Counterpart’s narrative stops everyone in their tracks and demands the full attention from the first episode. The double Howard incident is only the beginning; but, it carries myriads of questions. What has happened during the three-decade span in each world that makes the first Howard and the second Howard a complete opposite of each other? The quiet Howard lives a mundane life; meanwhile, the other Howard is a spy-like agent with physical prowess and the gift of knowledge. Simmons’ portrayal of both characters is jaw-dropping. He appears innocent to the border of being lame in one scene; on another, he’s a beast. The range of his acting in each episode alone is more like a gift to the cramped show.
Each episode is around one-hour long but the pacing helps the show to find balance, especially when the narrative becomes too congested to digest. As in similar espionage thrillers, withholding information becomes an integral element of operation; Counterpart is also using the trick as an integral part of the narrative. Each episode reveals just enough information as breadcrumbs to follow and, at the same time, as shock factors. However, the larger picture is kept intact with elusive foreshadowing. Simmons’ fantabulous performance helps to keep the attention close to the narrative or, at least, to the sophistication of his two characters, as the story begins to take its true form.

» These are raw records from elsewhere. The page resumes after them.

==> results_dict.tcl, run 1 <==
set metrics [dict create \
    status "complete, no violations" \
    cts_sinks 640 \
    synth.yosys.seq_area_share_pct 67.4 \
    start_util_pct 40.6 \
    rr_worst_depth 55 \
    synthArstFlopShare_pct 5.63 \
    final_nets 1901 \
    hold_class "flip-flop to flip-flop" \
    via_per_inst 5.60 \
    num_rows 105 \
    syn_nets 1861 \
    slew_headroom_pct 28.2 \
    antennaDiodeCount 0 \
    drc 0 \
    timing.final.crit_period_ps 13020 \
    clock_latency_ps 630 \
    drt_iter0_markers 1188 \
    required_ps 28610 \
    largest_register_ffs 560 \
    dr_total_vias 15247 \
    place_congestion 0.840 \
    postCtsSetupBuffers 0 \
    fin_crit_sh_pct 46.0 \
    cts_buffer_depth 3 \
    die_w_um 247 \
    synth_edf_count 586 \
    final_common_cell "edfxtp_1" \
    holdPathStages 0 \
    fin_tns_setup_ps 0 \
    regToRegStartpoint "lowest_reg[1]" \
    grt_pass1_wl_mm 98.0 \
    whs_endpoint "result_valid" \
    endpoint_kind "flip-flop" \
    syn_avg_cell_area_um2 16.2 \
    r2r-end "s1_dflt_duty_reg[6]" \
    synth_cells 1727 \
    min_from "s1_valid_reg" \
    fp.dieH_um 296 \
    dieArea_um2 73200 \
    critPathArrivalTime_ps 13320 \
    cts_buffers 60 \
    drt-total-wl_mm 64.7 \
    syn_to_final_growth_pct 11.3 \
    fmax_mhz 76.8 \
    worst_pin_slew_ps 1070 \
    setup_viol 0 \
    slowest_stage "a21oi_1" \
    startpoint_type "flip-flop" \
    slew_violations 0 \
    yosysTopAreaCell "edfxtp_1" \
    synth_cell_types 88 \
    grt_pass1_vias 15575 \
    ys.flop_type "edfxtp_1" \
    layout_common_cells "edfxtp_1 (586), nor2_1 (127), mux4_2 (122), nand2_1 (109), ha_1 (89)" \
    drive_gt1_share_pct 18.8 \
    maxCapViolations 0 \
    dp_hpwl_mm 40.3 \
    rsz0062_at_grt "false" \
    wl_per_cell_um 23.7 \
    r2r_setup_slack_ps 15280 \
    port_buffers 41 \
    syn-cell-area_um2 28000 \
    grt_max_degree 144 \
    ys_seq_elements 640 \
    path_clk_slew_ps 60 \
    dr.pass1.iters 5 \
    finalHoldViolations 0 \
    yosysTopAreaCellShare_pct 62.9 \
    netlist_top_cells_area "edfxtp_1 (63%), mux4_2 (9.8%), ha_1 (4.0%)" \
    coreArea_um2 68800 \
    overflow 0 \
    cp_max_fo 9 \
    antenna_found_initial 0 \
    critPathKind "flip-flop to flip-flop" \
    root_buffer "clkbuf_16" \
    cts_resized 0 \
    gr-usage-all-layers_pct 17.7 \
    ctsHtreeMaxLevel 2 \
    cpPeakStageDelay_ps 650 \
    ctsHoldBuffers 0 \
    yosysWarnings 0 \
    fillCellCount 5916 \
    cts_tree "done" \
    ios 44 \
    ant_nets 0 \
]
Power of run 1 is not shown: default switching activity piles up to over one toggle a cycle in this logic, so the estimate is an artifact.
==> config.mk <==
export PLATFORM = sky130hd
export DESIGN_NAME = indexed_deque
export DESIGN_NICKNAME = d
export VERILOG_FILES = /design/src/rtl/idq_pkg.sv /design/src/rtl/idq_ram.sv /design/src/rtl/indexed_deque.sv
export SDC_FILE = /design/constraint.sdc
export NUM_CORES = 2
export LEC_CHECK = 0
export ABC_AREA = 0
export BUFFER_PORTS_ARGS = -buffer_cell sky130_fd_sc_hd__buf_2
export CAP_MARGIN = 20
export CORE_AREA = 2 2 399 401
export CTS_BUF_LIST = sky130_fd_sc_hd__clkbuf_4 sky130_fd_sc_hd__clkbuf_8
export DETAILED_ROUTE_END_ITERATION = 16
export DIE_AREA = 0 0 401 403
export PLACE_DENSITY = 0.73
export SYNTH_ARGS = -nofsm -noshare
export SYNTH_HDL_FRONTEND = slang
export SYNTH_HIERARCHICAL = 1
export SYNTH_SLANG_ARGS = --single-unit
==> constraint.sdc <==
create_clock -name i_clk -period 5.7 [get_ports i_clk]
set_input_delay 0 -clock i_clk [delete_from_list [all_inputs] [get_ports i_clk]]
set_output_delay 0 -clock i_clk [all_outputs]
set_load 0.01 [all_outputs]
`src/hw/rtl/g2e_pkg.sv`:
```
// ----------------------------------------------------------------------------
// g2e_pkg: galactic to equatorial conversion package
// Types, constants and arithmetic helpers shared by the conversion datapath.
// ----------------------------------------------------------------------------
package g2e_pkg;

    localparam int ANGLE_BITS = 16;

    localparam logic [31:0] GAIN_Q30  = 32'd652032874;
    localparam logic [31:0] RA_NGP    = 32'd2300790120;
    localparam logic [31:0] DEC_NGP   = 32'd323673508;
    localparam logic [31:0] L_NCP     = 32'd1467447159;
    localparam logic [31:0] HALF_TURN = 32'h8000_0000;
    localparam logic signed [33:0] QUARTER = 34'sd1073741824;

    typedef struct packed {
        logic [15:0]        gal_longitude;
        logic signed [15:0] gal_latitude;
    } t_in;

    typedef struct packed {
        logic [15:0]        right_ascension;
        logic signed [15:0] declination;
    } t_out;

    typedef struct packed {
        logic signed [33:0] x;
        logic signed [33:0] y;
        logic signed [33:0] z;
        logic               flip;
    } t_rot_lane;

    typedef struct packed {
        logic signed [34:0] x;
        logic signed [34:0] y;
        logic [31:0]        z;
    } t_vec;

    function automatic logic [31:0] atan_ang(input int unsigned i);
        logic [31:0] v;
        case (i)
            0: v = 32'h20000000;  1: v = 32'h12E4051E;  2: v = 32'h09FB385B;
            3: v = 32'h051111D4;  4: v = 32'h028B0D43;  5: v = 32'h0145D7E1;
            6: v = 32'h00A2F61E;  7: v = 32'h00517C55;  8: v = 32'h0028BE53;
            9: v = 32'h00145F2F; 10: v = 32'h000A2F98; 11: v = 32'h000517CC;
            12: v = 32'h00028BE6; 13: v = 32'h000145F3; 14: v = 32'h0000A2FA;
            15: v = 32'h0000517D; 16: v = 32'h000028BE; 17: v = 32'h0000145F;
            18: v = 32'h00000A30; 19: v = 32'h00000518; 20: v = 32'h0000028C;
            21: v = 32'h00000146; 22: v = 32'h000000A3; 23: v = 32'h00000051;
            24: v = 32'h00000029; 25: v = 32'h00000014; 26: v = 32'h0000000A;
            27: v = 32'h00000005; 28: v = 32'h00000003; 29: v = 32'h00000001;
            30: v = 32'h00000001;
            default: v = 32'h00000000;
        endcase
        return v;
    endfunction

    // range reduction into the cordic rotation domain
    function automatic t_rot_lane rot_init(input logic [31:0] a);
        t_rot_lane   r;
        logic [31:0] a2;
        r.x    = 34'(signed'({2'b00, GAIN_Q30}));
        r.y    = '0;
        r.z    = {{2{a[31]}}, a};
        r.flip = 1'b0;
        if (r.z > QUARTER || r.z < -QUARTER) begin
            a2     = a + HALF_TURN;
            r.z    = {{2{a2[31]}}, a2};
            r.flip = 1'b1;
        end
        return r;
    endfunction

    // rounded q30 product
    function automatic logic signed [33:0] mulq(input logic signed [31:0] a,
                                                input logic signed [31:0] b);
        logic signed [63:0] p;
        p = a * b + (64'sd1 <<< 29);
        return p[63:30];
    endfunction

    // elaboration-time sine or cosine of a constant angle
    function automatic logic signed [63:0] const_trig(input logic [31:0] a,
                                                      input int n,
                                                      input bit want_cos);
        logic signed [63:0] x;
        logic signed [63:0] y;
        logic signed [63:0] z;
        logic signed [63:0] dx;
        logic signed [63:0] dy;
        logic [31:0]        a2;
        logic               flip;
        x    = 64'(signed'({1'b0, GAIN_Q30}));
        y    = '0;
        z    = {{32{a[31]}}, a};
        flip = 1'b0;
        if (z > 64'sd1073741824 || z < -64'sd1073741824) begin
            a2   = a + HALF_TURN;
            z    = {{32{a2[31]}}, a2};
            flip = 1'b1;
        end
        for (int i = 0; i < 32; i++) begin
            if (i < n) begin
                dx = y >>> i;
                dy = x >>> i;
                if (z >= 0) begin
                    x = x - dx; y = y + dy; z = z - 64'(atan_ang(i));
                end else begin
                    x = x + dx; y = y - dy; z = z + 64'(atan_ang(i));
                end
            end
        end
        if (flip) begin
            x = -x; y = -y;
        end
        return want_cos ? x : y;
    endfunction

endpackage

```
`src/hw/rtl/g2e_rot_cell.sv`:
```
// ----------------------------------------------------------------------------
// g2e_rot_cell: rotation cordic cell
// One micro-rotation on the latitude lane and the longitude lane per cycle while i_en is high.
// ----------------------------------------------------------------------------
module g2e_rot_cell #(
    parameter int IDX = 0
) (
    input  logic                i_clk,
    input  logic                i_rst_n,
    input  logic                i_en,
    input  logic                i_vld,
    input  g2e_pkg::t_rot_lane  i_b,
    input  g2e_pkg::t_rot_lane  i_l,
    output logic                o_vld,
    output g2e_pkg::t_rot_lane  o_b,
    output g2e_pkg::t_rot_lane  o_l
);

    localparam logic signed [33:0] ATAN = 34'(g2e_pkg::atan_ang(IDX));

    logic               r_vld;
    g2e_pkg::t_rot_lane r_b;
    g2e_pkg::t_rot_lane r_l;
    g2e_pkg::t_rot_lane n_b;
    g2e_pkg::t_rot_lane n_l;

    function automatic g2e_pkg::t_rot_lane step(input g2e_pkg::t_rot_lane a);
        g2e_pkg::t_rot_lane r;
        r = a;
        if (a.z >= 0) begin
            r.x = a.x - (a.y >>> IDX);
            r.y = a.y + (a.x >>> IDX);
            r.z = a.z - ATAN;
        end else begin
            r.x = a.x + (a.y >>> IDX);
            r.y = a.y - (a.x >>> IDX);
            r.z = a.z + ATAN;
        end
        return r;
    endfunction

    always_comb begin
        n_b = step(i_b);
        n_l = step(i_l);
    end

    always_ff @(posedge i_clk) begin
        if (!i_rst_n) begin
            r_vld <= 1'b0;
        end else if (i_en) begin
            r_vld <= i_vld;
        end
        if (i_en) begin
            r_b <= n_b;
            r_l <= n_l;
        end
    end

    assign o_vld = r_vld;
    assign o_b   = r_b;
    assign o_l   = r_l;

endmodule

```
## src/hw/rtl/g2e_pkg.sv

```systemverilog
// ----------------------------------------------------------------------------
// g2e_pkg: galactic to equatorial conversion package
// Types, constants and arithmetic helpers shared by the conversion datapath.
// ----------------------------------------------------------------------------
package g2e_pkg;

    localparam int ANGLE_BITS = 16;

    localparam logic [31:0] GAIN_Q30  = 32'd652032874;
    localparam logic [31:0] RA_NGP    = 32'd2300790120;
    localparam logic [31:0] DEC_NGP   = 32'd323673508;
    localparam logic [31:0] L_NCP     = 32'd1467447159;
    localparam logic [31:0] HALF_TURN = 32'h8000_0000;
    localparam logic signed [33:0] QUARTER = 34'sd1073741824;

    typedef struct packed {
        logic [15:0]        gal_longitude;
        logic signed [15:0] gal_latitude;
    } t_in;

    typedef struct packed {
        logic [15:0]        right_ascension;
        logic signed [15:0] declination;
    } t_out;

    typedef struct packed {
        logic signed [33:0] x;
        logic signed [33:0] y;
        logic signed [33:0] z;
        logic               flip;
    } t_rot_lane;

    typedef struct packed {
        logic signed [34:0] x;
        logic signed [34:0] y;
        logic [31:0]        z;
    } t_vec;

    function automatic logic [31:0] atan_ang(input int unsigned i);
        logic [31:0] v;
        case (i)
            0: v = 32'h20000000;  1: v = 32'h12E4051E;  2: v = 32'h09FB385B;
            3: v = 32'h051111D4;  4: v = 32'h028B0D43;  5: v = 32'h0145D7E1;
            6: v = 32'h00A2F61E;  7: v = 32'h00517C55;  8: v = 32'h0028BE53;
            9: v = 32'h00145F2F; 10: v = 32'h000A2F98; 11: v = 32'h000517CC;
            12: v = 32'h00028BE6; 13: v = 32'h000145F3; 14: v = 32'h0000A2FA;
            15: v = 32'h0000517D; 16: v = 32'h000028BE; 17: v = 32'h0000145F;
            18: v = 32'h00000A30; 19: v = 32'h00000518; 20: v = 32'h0000028C;
            21: v = 32'h00000146; 22: v = 32'h000000A3; 23: v = 32'h00000051;
            24: v = 32'h00000029; 25: v = 32'h00000014; 26: v = 32'h0000000A;
            27: v = 32'h00000005; 28: v = 32'h00000003; 29: v = 32'h00000001;
            30: v = 32'h00000001;
            default: v = 32'h00000000;
        endcase
        return v;
    endfunction

    // range reduction into the cordic rotation domain
    function automatic t_rot_lane rot_init(input logic [31:0] a);
        t_rot_lane   r;
        logic [31:0] a2;
        r.x    = 34'(signed'({2'b00, GAIN_Q30}));
        r.y    = '0;
        r.z    = {{2{a[31]}}, a};
        r.flip = 1'b0;
        if (r.z > QUARTER || r.z < -QUARTER) begin
            a2     = a + HALF_TURN;
            r.z    = {{2{a2[31]}}, a2};
            r.flip = 1'b1;
        end
        return r;
    endfunction

    // rounded q30 product
    function automatic logic signed [33:0] mulq(input logic signed [31:0] a,
                                                input logic signed [31:0] b);
        logic signed [63:0] p;
        p = a * b + (64'sd1 <<< 29);
        return p[63:30];
    endfunction

    // elaboration-time sine or cosine of a constant angle
    function automatic logic signed [63:0] const_trig(input logic [31:0] a,
                                                      input int n,
                                                      input bit want_cos);
        logic signed [63:0] x;
        logic signed [63:0] y;
        logic signed [63:0] z;
        logic signed [63:0] dx;
        logic signed [63:0] dy;
        logic [31:0]        a2;
        logic               flip;
        x    = 64'(signed'({1'b0, GAIN_Q30}));
        y    = '0;
        z    = {{32{a[31]}}, a};
        flip = 1'b0;
        if (z > 64'sd1073741824 || z < -64'sd1073741824) begin
            a2   = a + HALF_TURN;
            z    = {{32{a2[31]}}, a2};
            flip = 1'b1;
        end
        for (int i = 0; i < 32; i++) begin
            if (i < n) begin
                dx = y >>> i;
                dy = x >>> i;
                if (z >= 0) begin
                    x = x - dx; y = y + dy; z = z - 64'(atan_ang(i));
                end else begin
                    x = x + dx; y = y - dy; z = z + 64'(atan_ang(i));
                end
            end
        end
        if (flip) begin
            x = -x; y = -y;
        end
        return want_cos ? x : y;
    endfunction

endpackage

```

## src/hw/rtl/g2e_vec_cell.sv

```systemverilog
// ----------------------------------------------------------------------------
// g2e_vec_cell: vectoring cordic cell
// One micro-rotation toward the x axis per cycle while i_en is high, side data rides along.
// ----------------------------------------------------------------------------
module g2e_vec_cell #(
    parameter int IDX = 0,
    parameter int SW  = 1
) (
    input  logic            i_clk,
    input  logic            i_rst_n,
    input  logic            i_en,
    input  logic            i_vld,
    input  g2e_pkg::t_vec   i_d,
    input  logic [SW-1:0]   i_side,
    output logic            o_vld,
    output g2e_pkg::t_vec   o_d,
    output logic [SW-1:0]   o_side
);

    localparam logic [31:0] ATAN = g2e_pkg::atan_ang(IDX);

    logic            r_vld;
    g2e_pkg::t_vec   r_d;
    logic [SW-1:0]   r_side;
    g2e_pkg::t_vec   n_d;

    always_comb begin
        if (i_d.y > 0) begin
            n_d.x = i_d.x + (i_d.y >>> IDX);
            n_d.y = i_d.y - (i_d.x >>> IDX);
            n_d.z = i_d.z + ATAN;
        end else begin
            n_d.x = i_d.x - (i_d.y >>> IDX);
            n_d.y = i_d.y + (i_d.x >>> IDX);
            n_d.z = i_d.z - ATAN;
        end
    end

    always_ff @(posedge i_clk) begin
        if (!i_rst_n) begin
            r_vld <= 1'b0;
        end else if (i_en) begin
            r_vld <= i_vld;
        end
        if (i_en) begin
            r_d    <= n_d;
            r_side <= i_side;
        end
    end

    assign o_vld  = r_vld;
    assign o_d    = r_d;
    assign o_side = r_side;

endmodule

```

Counterpart is an original single-camera series produced originally for Starz. The first season premiered on 10 December 2017 and ended on 1 April 2018; while the second season first aired on 9 December 2018 and aired its final episode on 17 February 2019. Starz has opted not to renew the series; but, the production company, Media Rights Capital, has been seeking a new home for the series to no avail by the time this article is published. The first season won Outstanding Main Title Design on the 70th Primetime Creative Arts Emmy Awards. Mola TV holds exclusive streaming rights for the Indonesian market for both seasons.